╔══

$ cat config.mk
export PLATFORM = sky130hd
export DESIGN_NAME = wtc_core
export DESIGN_NICKNAME = d
export VERILOG_FILES = /design/src/logic/wtc_pkg.sv /design/src/logic/wtc_low_power_rc_osc_tick.sv /design/src/logic/wtc_postscaler.sv /design/src/logic/wtc_core.sv
export SDC_FILE = /design/constraint.sdc
export NUM_CORES = 1
export LEC_CHECK = 0
export BUFFER_PORTS_ARGS = -buffer_cell sky130_fd_sc_hd__clkbuf_2
export CAP_MARGIN = 10
export CORE_UTILIZATION = 53
export CTS_CLUSTER_DIAMETER = 120
export CTS_CLUSTER_SIZE = 14
export DETAILED_ROUTE_END_ITERATION = 10
export PLACE_DENSITY_LB_ADDON = 0.08
export SLEW_MARGIN = 25
export SYNTH_ARGS = -nofsm -noshare
export SYNTH_HDL_FRONTEND = slang
export SYNTH_SLANG_ARGS = --single-unit
export TNS_END_PERCENT = 100
$ cat constraint.sdc
create_clock -name sys_clk -period 3 [get_ports sys_clk]
set_input_delay 0.3 -clock sys_clk [delete_from_list [all_inputs] [get_ports sys_clk]]
set_output_delay 0.3 -clock sys_clk [all_outputs]
set_load 0.05 [all_outputs]
$ cat src/logic/wtc_pkg.sv
/*
 * Watchdog timer core package: register map, field positions, reset
 * values, clock figures and the shared types.
 * Assumes a 10 MHz system clock and a 32-bit classic Wishbone bus.
 */
package wtc_pkg;

    // ========================================================
    // Clock figures
    localparam int SYS_CLK_HZ        = 10_000_000;
    localparam int LOW_POWER_RC_OSC_HZ           = 32_000;
    localparam int LOW_POWER_RC_OSC_DIV          = SYS_CLK_HZ / LOW_POWER_RC_OSC_HZ;
    localparam logic [8:0] LOW_POWER_RC_OSC_TERM = 9'(LOW_POWER_RC_OSC_DIV - 1);
    localparam int BASE_PERIOD_SHORT_MS = 1;
    localparam int BASE_PERIOD_LONG_MS  = 4;
    localparam int PRE_SHORT = LOW_POWER_RC_OSC_HZ * BASE_PERIOD_SHORT_MS / 1000;
    localparam int PRE_LONG  = LOW_POWER_RC_OSC_HZ * BASE_PERIOD_LONG_MS / 1000;
    localparam logic [6:0] PRE_SHORT_TERM = 7'(PRE_SHORT - 1);
    localparam logic [6:0] PRE_LONG_TERM  = 7'(PRE_LONG - 1);

    // ========================================================
    // Register map (byte addresses)
    localparam logic [7:0] OFF_RESET_CTRL = 8'h00;
    localparam logic [7:0] OFF_INT_STAT   = 8'h04;
    localparam logic [7:0] OFF_INT_MASK   = 8'h08;
    localparam logic [7:0] OFF_STATUS     = 8'h0C;

    // ========================================================
    // Field positions
    localparam int RC_SOFT_EN_BIT = 5;
    localparam int RC_TIMEOUT_BIT = 4;
    localparam int RC_SLEEP_BIT   = 3;
    localparam int RC_IDLE_BIT    = 2;
    localparam int CFG_FORCE_BIT  = 7;
    localparam int CFG_PRE_BIT    = 4;
    localparam int EV_TIMEOUT_BIT = 0;
    localparam int EV_WAKE_BIT    = 1;

    // ========================================================
    // Reset values
    localparam logic [7:0] CFG_RESET      = 8'h00;
    localparam logic [1:0] INT_MASK_RESET = 2'h0;

    // ========================================================
    // Types
    typedef struct packed {
        logic       force_en;
        logic [1:0] unused;
        logic       pre_sel;
        logic [3:0] post_field;
    } wtc_cfg_t;

    typedef struct packed {
        logic wake;
        logic timeout;
    } wtc_ev_t;

    typedef enum logic [1:0] {
        MODE_RUN,
        MODE_SLEEP,
        MODE_IDLE
    } wtc_mode_t;

endpackage

$ cat src/logic/wtc_low_power_rc_osc_tick.sv
/*
 * Low-power RC clock stand-in: a one-cycle enable at about 32 kHz.
 * Assumes sys_clk at 10 MHz; the divider runs only while osc_on is high.
 */
`timescale 1ns/10ps
`default_nettype none

module wtc_low_power_rc_osc_tick (
    input  wire logic sys_clk,
    input  wire logic rst_n,
    input  wire logic osc_on,
    output logic      tick
);

    logic [8:0] div_q;

    // ========================================================
    // Divider
    always_ff @(posedge sys_clk or negedge rst_n) begin
        if (!rst_n) begin
            div_q <= 9'h000;
            tick  <= 1'b0;
        end else if (!osc_on) begin
            div_q <= 9'h000;
            tick  <= 1'b0;
        end else begin
            tick  <= (div_q == wtc_pkg::LOW_POWER_RC_OSC_TERM);
            div_q <= (div_q == wtc_pkg::LOW_POWER_RC_OSC_TERM) ? 9'h000 : div_q + 9'h001;
        end
    end
endmodule // wtc_low_power_rc_osc_tick

`default_nettype wire

$ cat src/logic/wtc_postscaler.sv
/*
 * Watchdog postscaler: counts prescaler ticks, 1:1 up to 1:32,768.
 * Assumes tick_in is a one-cycle enable and clr outranks it.
 */
`timescale 1ns/10ps
`default_nettype none

module wtc_postscaler (
    input  wire logic       sys_clk,
    input  wire logic       rst_n,
    input  wire logic       clr,
    input  wire logic       tick_in,
    input  wire logic [3:0] field,
    output logic            tick_out
);

    logic [14:0] cnt_q;

    // code n gives 2 to the n
    function automatic logic [14:0] post_term(input logic [3:0] f);
        post_term = 15'((16'h0001 << f) - 16'h0001);
    endfunction

    assign tick_out = tick_in && !clr && (cnt_q == post_term(field));

    // ========================================================
    // Counter
    always_ff @(posedge sys_clk or negedge rst_n) begin
        if (!rst_n) begin
            cnt_q <= 15'h0000;
        end else if (clr) begin
            cnt_q <= 15'h0000;
        end else if (tick_in) begin
            cnt_q <= tick_out ? 15'h0000 : cnt_q + 15'h0001;
        end
    end
endmodule // wtc_postscaler

`default_nettype wire

$ cat src/logic/wtc_core.sv
/*
 * Watchdog timer core: prescaler, postscaler, power-save tracking,
 * reset control flags and a classic Wishbone register slave.
 * Assumes the core drives the instruction strobes on sys_clk as
 * one-cycle pulses, and that the config word comes from fuse pins.
 */
// The implementer's own choices: the placing of the registers and the Wishbone register port.
`timescale 1ns/10ps
`default_nettype none

module wtc_core (
    input  wire logic        sys_clk,
    input  wire logic        rst_n,
    input  wire logic        wb_cyc_i,
    input  wire logic        wb_stb_i,
    input  wire logic        wb_we_i,
    input  wire logic [7:0]  wb_adr_i,
    input  wire logic [31:0] wb_dat_i,
    input  wire logic [3:0]  wb_sel_i,
    output logic      [31:0] wb_dat_o,
    output logic             wb_ack_o,
    input  wire logic [7:0]  wd_config_word,
    input  wire logic        power_save_instr,
    input  wire logic        power_save_idle,
    input  wire logic        wd_clear_instr,
    input  wire logic        clk_switch_done,
    input  wire logic        ext_wake,
    output logic             low_power_rc_osc,
    output logic             wd_reset_req,
    output logic             wd_wake,
    output logic [1:0]       power_mode,
    output logic             irq
);

    // ========================================================
    // Declarations
    logic [7:0]          cfg_meta_q;
    logic [7:0]          cfg_q;
    wtc_pkg::wtc_cfg_t   cfg;
    wtc_pkg::wtc_mode_t  mode_q;
    wtc_pkg::wtc_ev_t    ev;
    logic                soft_en_q;
    logic                timeout_flag_q;
    logic                sleep_flag_q;
    logic                idle_flag_q;
    logic [1:0]          int_stat_q;
    logic [1:0]          int_mask_q;
    logic [6:0]          pre_cnt_q;
    logic                wd_run;
    logic                low_power_rc_osc_tick;
    logic                pre_tick;
    logic                post_tick;
    logic                tmo;
    logic                enter_ps;
    logic                exit_ps;
    logic                clr;
    logic                post_clr;
    logic                bus_acc;
    logic                bus_wr;
    logic                wr_rc;
    logic                wr_stat;
    logic                wr_mask;

    // Prescaler terminal count for the selected divide
    function automatic logic [6:0] pre_term(input logic sel);
        pre_term = sel ? wtc_pkg::PRE_LONG_TERM : wtc_pkg::PRE_SHORT_TERM;
    endfunction

    function automatic logic hit(input logic [7:0] a, input logic [7:0] off);
        hit = (a == off);
    endfunction

    // ========================================================
    // Fuse word synchroniser
    always_ff @(posedge sys_clk or negedge rst_n) begin
        if (!rst_n) begin
            cfg_meta_q <= wtc_pkg::CFG_RESET;
            cfg_q      <= wtc_pkg::CFG_RESET;
        end else begin
            cfg_meta_q <= wd_config_word;
            cfg_q      <= cfg_meta_q;
        end
    end

    assign cfg = wtc_pkg::wtc_cfg_t'(cfg_q);

    // ========================================================
    // Enable and oscillator
    // enable selection
    assign wd_run = cfg.force_en || soft_en_q;
    assign low_power_rc_osc = wd_run;

    wtc_low_power_rc_osc_tick u_low_power_rc_osc (
        .sys_clk (sys_clk),
        .rst_n   (rst_n),
        .osc_on  (low_power_rc_osc),
        .tick    (low_power_rc_osc_tick)
    );

    // ========================================================
    // Clear sources
    assign enter_ps = (mode_q == wtc_pkg::MODE_RUN) && power_save_instr;
    assign exit_ps  = (mode_q != wtc_pkg::MODE_RUN) && (tmo || ext_wake);
    // Kept free of tmo so the time-out cannot gate its own clear
    assign post_clr = clk_switch_done || enter_ps || !wd_run
                   || ((mode_q != wtc_pkg::MODE_RUN) && ext_wake)
                   || ((mode_q == wtc_pkg::MODE_RUN) && wd_clear_instr);
    assign clr = clk_switch_done || enter_ps || exit_ps
              || ((mode_q == wtc_pkg::MODE_RUN) && wd_clear_instr);

    // ========================================================
    // Prescaler
    // divide by 32 or 128
    assign pre_tick = wd_run && low_power_rc_osc_tick && (pre_cnt_q == pre_term(cfg.pre_sel));

    always_ff @(posedge sys_clk or negedge rst_n) begin
        if (!rst_n) begin
            pre_cnt_q <= 7'h00;
        end else if (clr || !wd_run) begin
            pre_cnt_q <= 7'h00;
        end else if (low_power_rc_osc_tick) begin
            pre_cnt_q <= pre_tick ? 7'h00 : pre_cnt_q + 7'h01;
        end
    end

    wtc_postscaler u_post (
        .sys_clk  (sys_clk),
        .rst_n    (rst_n),
        .clr      (post_clr),
        .tick_in  (pre_tick),
        .field    (cfg.post_field),
        .tick_out (post_tick)
    );

    assign tmo = post_tick;

    // ========================================================
    // Power mode
    always_ff @(posedge sys_clk or negedge rst_n) begin
        if (!rst_n) begin
            mode_q <= wtc_pkg::MODE_RUN;
        end else begin
            case (mode_q)
                wtc_pkg::MODE_RUN: begin
                    if (power_save_instr) begin
                        mode_q <= power_save_idle ? wtc_pkg::MODE_IDLE
                                                  : wtc_pkg::MODE_SLEEP;
                    end
                end
                wtc_pkg::MODE_SLEEP, wtc_pkg::MODE_IDLE: begin
                    if (exit_ps) begin
                        mode_q <= wtc_pkg::MODE_RUN;
                    end
                end
                default: begin
                    mode_q <= wtc_pkg::MODE_RUN;
                end
            endcase
        end
    end

    assign power_mode = mode_q;

    // ========================================================
    // Reset request and wake outputs
    always_ff @(posedge sys_clk or negedge rst_n) begin
        if (!rst_n) begin
            wd_reset_req <= 1'b0;
            wd_wake      <= 1'b0;
        end else begin
            wd_reset_req <= tmo && (mode_q == wtc_pkg::MODE_RUN);
            wd_wake      <= exit_ps;
        end
    end

    // ========================================================
    // Wishbone decode
    assign bus_acc = wb_cyc_i && wb_stb_i && !wb_ack_o;
    assign bus_wr  = bus_acc && wb_we_i && wb_sel_i[0];
    assign wr_rc   = bus_wr && hit(wb_adr_i, wtc_pkg::OFF_RESET_CTRL);
    assign wr_stat = bus_wr && hit(wb_adr_i, wtc_pkg::OFF_INT_STAT);
    assign wr_mask = bus_wr && hit(wb_adr_i, wtc_pkg::OFF_INT_MASK);

    always_ff @(posedge sys_clk or negedge rst_n) begin
        if (!rst_n) begin
            wb_ack_o <= 1'b0;
        end else begin
            wb_ack_o <= bus_acc;
        end
    end

    always_ff @(posedge sys_clk or negedge rst_n) begin
        if (!rst_n) begin
            wb_dat_o <= 32'h0000_0000;
        end else if (bus_acc && !wb_we_i) begin
            wb_dat_o <= 32'h0000_0000;
            if (hit(wb_adr_i, wtc_pkg::OFF_RESET_CTRL)) begin
                wb_dat_o[wtc_pkg::RC_SOFT_EN_BIT] <= soft_en_q;
                wb_dat_o[wtc_pkg::RC_TIMEOUT_BIT] <= timeout_flag_q;
                wb_dat_o[wtc_pkg::RC_SLEEP_BIT]   <= sleep_flag_q;
                wb_dat_o[wtc_pkg::RC_IDLE_BIT]    <= idle_flag_q;
            end else if (hit(wb_adr_i, wtc_pkg::OFF_INT_STAT)) begin
                wb_dat_o[1:0] <= int_stat_q;
            end else if (hit(wb_adr_i, wtc_pkg::OFF_INT_MASK)) begin
                wb_dat_o[1:0] <= int_mask_q;
            end else if (hit(wb_adr_i, wtc_pkg::OFF_STATUS)) begin
                wb_dat_o[22:16] <= pre_cnt_q;
                wb_dat_o[15:8]  <= cfg_q;
                wb_dat_o[3]     <= low_power_rc_osc;
                wb_dat_o[2]     <= wd_run;
                wb_dat_o[1:0]   <= mode_q;
            end
        end
    end

    // ========================================================
    // Reset control flags
    always_ff @(posedge sys_clk or negedge rst_n) begin
        if (!rst_n) begin
            soft_en_q <= 1'b0;
        end else if (wr_rc) begin
            soft_en_q <= wb_dat_i[wtc_pkg::RC_SOFT_EN_BIT]
                      || (cfg.force_en && soft_en_q);
        end
    end

    always_ff @(posedge sys_clk or negedge rst_n) begin
        if (!rst_n) begin
            timeout_flag_q <= 1'b0;
        end else if (tmo) begin
            timeout_flag_q <= 1'b1;
        end else if (wr_rc && !wb_dat_i[wtc_pkg::RC_TIMEOUT_BIT]) begin
            timeout_flag_q <= 1'b0;
        end
    end

    always_ff @(posedge sys_clk or negedge rst_n) begin
        if (!rst_n) begin
            sleep_flag_q <= 1'b0;
            idle_flag_q  <= 1'b0;
        end else begin
            if (enter_ps && !power_save_idle) begin
                sleep_flag_q <= 1'b1;
            end else if (wr_rc && !wb_dat_i[wtc_pkg::RC_SLEEP_BIT]) begin
                sleep_flag_q <= 1'b0;
            end
            if (enter_ps && power_save_idle) begin
                idle_flag_q <= 1'b1;
            end else if (wr_rc && !wb_dat_i[wtc_pkg::RC_IDLE_BIT]) begin
                idle_flag_q <= 1'b0;
            end
        end
    end

    // ========================================================
    // Interrupt status and mask
    assign ev.timeout = tmo;
    assign ev.wake    = exit_ps;

    always_ff @(posedge sys_clk or negedge rst_n) begin
        if (!rst_n) begin
            int_stat_q <= 2'h0;
        end else begin
            int_stat_q <= (int_stat_q & ~(wr_stat ? wb_dat_i[1:0] : 2'h0)) | ev;
        end
    end

    always_ff @(posedge sys_clk or negedge rst_n) begin
        if (!rst_n) begin
            int_mask_q <= wtc_pkg::INT_MASK_RESET;
        end else if (wr_mask) begin
            int_mask_q <= wb_dat_i[1:0];
        end
    end

    assign irq = |(int_stat_q & int_mask_q);
endmodule // wtc_core

`default_nettype wire

==> results of run 1 <==
[layer usage]
layer	part of all wire [%]	vias to the layer above
met4	1.8	0
met2	48	75
li1	-	1561
met1	46	1592
met3	4.0	13
met5	0	-
[kinds of logic after synthesis]
kind of cell | Yosys count | synth area share, %
AO/OA/AOI/OAI | 77 | 15.3
XOR/XNOR | 18 | 3.86
adder cells (fa/ha/maj) | 5 | 1.53
buffers and inverters | 44 | 5.85
flip-flops | 82 | 50.2
multiplexers | 6 | 1.62
other | 1 | 0.0918
AND/OR/NAND/NOR | 183 | 21.5
[registers in the layout (all words and copies together) (netlist names)]
| name | flops |
|---|---|
| cfg_meta_q | 8 |
| cfg | 8 |
| wd_reset_req | 1 |
| timeout_flag_q | 1 |
| pre_cnt_q | 7 |
| idle_flag_q | 1 |
| wd_wake | 1 |
| u_low_power_rc_osc.div_q | 9 |
| int_stat_q | 2 |
| soft_en_q | 1 |
| sleep_flag_q | 1 |
| u_low_power_rc_osc.tick | 1 |
| wb_ack_o | 1 |
| u_post.cnt_q | 15 |
| power_mode | 2 |
| wb_dat_o | 21 |
| int_mask_q | 2 |
[cell type report]
type,count,area (um^2)
fill,639,2670
sequential,82,2050
multi-input combinational,300,1850
timing repair buffer,73,417
clock buffer,9,124
tap,99,124
clock inverter,7,83.8
inverter,13,48.8
[power by group through the flow]
stage | Combinational (mW) | Clock (mW) | Sequential (mW)
after floorplan | 0.193 | 0 | 1.23
after global placement | 0.338 | 0 | 1.18
after detailed placement | 0.347 | 0 | 1.18
after CTS | 0.349 | 0.854 | 1.16
after global routing | 0.388 | 0.891 | 1.16
final | 0.353 | 0.836 | 1.15
[path summary, 6_finish.rpt]
check | endpoint | startpoint | cells after the start | slack, ps
min | u_low_power_rc_osc.div_q[7] | rst_n | 1 | -40
max in group asynchronous | cfg[2] | rst_n | 1 | 2540
max reg2reg | u_post.cnt_q[0] | cfg[3] | 9 | 200
max | u_post.cnt_q[0] | cfg[3] | 9 | 200
min reg2reg | cfg[3] | cfg_meta_q[3] | 0 | 360
min in group sys_clk | cfg_meta_q[4] | wd_config_word[4] | 1 | 40
[stage by stage]
step / setup slack [ps] / hold slack (ps) / total power, mW / cell area, um^2 / instances
floorplan: 276 / 4.41 / 1.43 / 4120 / 426
CTS: 59.0 / 27.6 / 2.36 / 4660 / 581
global route: 37.8 / 29.7 / 2.44 / 4700 / 583
finish: 198 / -36.8 / 2.34 / 4700 / 583
global placement: 94.1 / 334 / 1.52 / 4450 / 565
detailed placement: 83.7 / 336 / 1.53 / 4450 / 565
[cells in the final DEF, fill, tap and decap left out, types with 2 or more instances in the layout]
| master | synthesis | final |
|---|---|---|
| nor4b_1 | 2 | 2 |
| xnor2_1 | 9 | 9 |
| nand4_1 | 5 | 5 |
| a211oi_2 | 2 | 2 |
| a21oi_1 | 4 | 4 |
| xor2_1 | 9 | 9 |
| mux2_2 | 5 | 5 |
| conb_1 | 1 | 11 |
| nand2b_1 | 2 | 2 |
| clkinv_4 | 0 | 2 |
| dfrtp_1 | 82 | 82 |
| o21a_1 | 3 | 3 |
| a22oi_1 | 4 | 4 |
| o21ai_2 | 4 | 4 |
| or3_1 | 6 | 6 |
| nor2b_1 | 7 | 7 |
| a31oi_1 | 4 | 4 |
| ha_1 | 5 | 4 |
| o31ai_1 | 3 | 3 |
| o211ai_1 | 2 | 2 |
| nor2_1 | 35 | 35 |
| clkbuf_8 | 0 | 9 |
| a22o_1 | 20 | 20 |
| nand3b_1 | 7 | 7 |
| clkbuf_2 | 0 | 59 |
| and3_1 | 3 | 3 |
| buf_4 | 11 | 12 |
| nand3_1 | 34 | 34 |
| inv_6 | 0 | 2 |
| nand2_1 | 61 | 61 |
| inv_1 | 13 | 13 |
| o21ai_0 | 17 | 17 |
| nor3_1 | 13 | 12 |
[timing repair]
item	in CTS	in global routing
setup buffers	0	2
gates resized for setup	0	3
endpoints found under the setup margin	0	18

╚══

* _Work instructions_
Please restate only the opening stretch of the records above: every line from the first through the one containing "create_clock -name sys_clk", exactly as written.

* _Task response_
$ cat config.mk
export PLATFORM = sky130hd
export DESIGN_NAME = wtc_core
export DESIGN_NICKNAME = d
export VERILOG_FILES = /design/src/logic/wtc_pkg.sv /design/src/logic/wtc_low_power_rc_osc_tick.sv /design/src/logic/wtc_postscaler.sv /design/src/logic/wtc_core.sv
export SDC_FILE = /design/constraint.sdc
export NUM_CORES = 1
export LEC_CHECK = 0
export BUFFER_PORTS_ARGS = -buffer_cell sky130_fd_sc_hd__clkbuf_2
export CAP_MARGIN = 10
export CORE_UTILIZATION = 53
export CTS_CLUSTER_DIAMETER = 120
export CTS_CLUSTER_SIZE = 14
export DETAILED_ROUTE_END_ITERATION = 10
export PLACE_DENSITY_LB_ADDON = 0.08
export SLEW_MARGIN = 25
export SYNTH_ARGS = -nofsm -noshare
export SYNTH_HDL_FRONTEND = slang
export SYNTH_SLANG_ARGS = --single-unit
export TNS_END_PERCENT = 100
$ cat constraint.sdc
create_clock -name sys_clk -period 3 [get_ports sys_clk]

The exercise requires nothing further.